TeleRetail Offers Up New Robot For Long-Range Deliveries

By Christine Kern, contributing writer

Prototype could travel up to 50 miles to deliver products.
A new robotic prototype from Swiss company Teleretail AG would be capable of traveling distances up to 50 miles to deliver goods, expanding the potential for suburban and rural delivery applications, according to TechCrunch.
Soon, the company will launch partnerships with pilot customers and municipal partners both in the U.S. and Switzerland to put its technology into action. Teleretail recently demonstrated its robot at the AUVSI Xponential event in Dallas, which focuses on drones and autonomous vehicles.
Teleretail CEO Thorsten Scholl said the company has been financed, in part, by grants including $2 million in available funds from the European Space Agency, but it hasn’t raised any seed or venture capital to date. The Space Agency funding was designed to uncover how the company is using satellite data to help ground-based systems navigate around to pick up or deliver items from retailers and residents.
To generate revenue, Scholl said, “We think of ourselves as a consumer app that applies [robotics] to local logistics. We could envision a subscription-based model where a consumer can subscribe to the delivery service, or a store could subscribe to it in order to make deliveries that its employees cannot make in person.”
Teleretail is reportedly considering a subscription-based business model in which customers could subscribe for robot delivery or small businesses could subscribe to have deliveries made to their customers using Teleretail robots.

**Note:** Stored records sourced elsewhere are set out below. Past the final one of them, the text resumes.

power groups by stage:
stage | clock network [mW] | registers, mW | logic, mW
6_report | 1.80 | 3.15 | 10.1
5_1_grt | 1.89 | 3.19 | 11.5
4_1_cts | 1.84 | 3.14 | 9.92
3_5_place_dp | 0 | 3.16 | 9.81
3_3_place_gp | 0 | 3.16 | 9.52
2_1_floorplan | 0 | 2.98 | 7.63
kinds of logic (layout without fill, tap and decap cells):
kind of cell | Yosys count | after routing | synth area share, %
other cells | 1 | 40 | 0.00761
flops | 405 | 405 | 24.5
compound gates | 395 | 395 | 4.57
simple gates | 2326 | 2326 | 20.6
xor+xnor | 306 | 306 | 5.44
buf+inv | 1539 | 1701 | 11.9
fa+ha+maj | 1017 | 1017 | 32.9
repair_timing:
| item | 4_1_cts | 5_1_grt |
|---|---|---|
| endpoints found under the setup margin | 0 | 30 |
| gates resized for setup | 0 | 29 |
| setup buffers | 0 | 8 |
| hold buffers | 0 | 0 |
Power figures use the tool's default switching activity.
[config.mk]
export PLATFORM = sky130hd
export DESIGN_NAME = graph_record_stream_validator
export DESIGN_NICKNAME = d
export VERILOG_FILES = /design/src/sv/grsv_pkg.sv /design/src/sv/graph_record_stream_validator.sv
export SDC_FILE = /design/constraint.sdc
export NUM_CORES = 2
export LEC_CHECK = 0
export BUFFER_PORTS_ARGS = -buffer_cell sky130_fd_sc_hd__buf_2
export CAP_MARGIN = 10
export CORE_ASPECT_RATIO = 0.7
export CORE_MARGIN = 8
export CORE_UTILIZATION = 40
export CTS_CLUSTER_DIAMETER = 100
export DETAILED_ROUTE_END_ITERATION = 16
export GPL_TIMING_DRIVEN = 1
export PLACE_DENSITY = 0.62
export SLEW_MARGIN = 20
export SYNTH_ARGS = -nofsm -noshare
export SYNTH_HDL_FRONTEND = slang
export SYNTH_SLANG_ARGS = --single-unit
[constraint.sdc]
create_clock -name clk_i -period 10.2 [get_ports clk_i]
set_input_delay 1.53 -clock clk_i [delete_from_list [all_inputs] [get_ports clk_i]]
set_output_delay 1.53 -clock clk_i [all_outputs]
set_load 0.005 [all_outputs]
[src/sv/grsv_pkg.sv]
// Package for the graph record stream validator.
// Holds format constants, register indexes, status codes and the snapshot type.
// No dependencies.
package grsv_pkg;

  localparam logic [31:0] MagicWord      = 32'h4647_445A;
  localparam int unsigned HeaderBytes    = 16;
  localparam int unsigned RecordBytes    = 40;
  localparam logic [31:0] TrailingDetail = 32'h0000_FFFF;
  localparam logic [31:0] NodeDetailBase = 32'd10;

  localparam logic [5:0]  SizeFirst      = 6'd32;
  localparam logic [5:0]  ResvFirst      = 6'd36;
  localparam logic [5:0]  RecordLast     = 6'd39;

  // Configuration register indexes
  localparam logic [1:0] CfgExpVersion   = 2'd0;
  localparam logic [1:0] CfgMaxNodes     = 2'd1;
  localparam logic [1:0] CfgMaxStateNode = 2'd2;
  localparam logic [1:0] CfgMaxStateSum  = 2'd3;

  // Status codes
  localparam logic [1:0] StatusOk        = 2'd0;
  localparam logic [1:0] StatusMalformed = 2'd1;
  localparam logic [1:0] StatusVersion   = 2'd2;
  localparam logic [1:0] StatusCapacity  = 2'd3;

  // Detail codes
  localparam logic [31:0] DetailMagic    = 32'd1;
  localparam logic [31:0] DetailResv     = 32'd3;
  localparam logic [31:0] DetailShort    = 32'd4;

  localparam int unsigned OutDataBits    = 88;

  // Stream state captured on the final word, after that word is applied
  typedef struct packed {
    logic [31:0] pos;
    logic        magic_ok;
    logic [31:0] version;
    logic        resv_zero;
    logic [31:0] count;
    logic        node_fault;
    logic [15:0] fault_node;
    logic [15:0] node_index;
    logic        walk_idle;
    logic [31:0] state_sum;
  } snap_t;

endpackage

Teleretail differs from its competitors in that it is aiming especially for long-distance delivery applications, something that makers of other delivery robots or autonomous delivery vehicles don’t appear to be pursuing at the moment. While that fact gives Teleretail an apparent advantage in a portion of the market to develop that no one else is addressing, it remains unclear how much of a market exists for autonomous deliveries to somewhat distant or remote areas. In January, DoorDash and Postmates began testing ground robots from Starship Technologies for deliveries under one mile for customers in Redwood City, California and Washington, D.C., as Innovative Retail Technologies reported.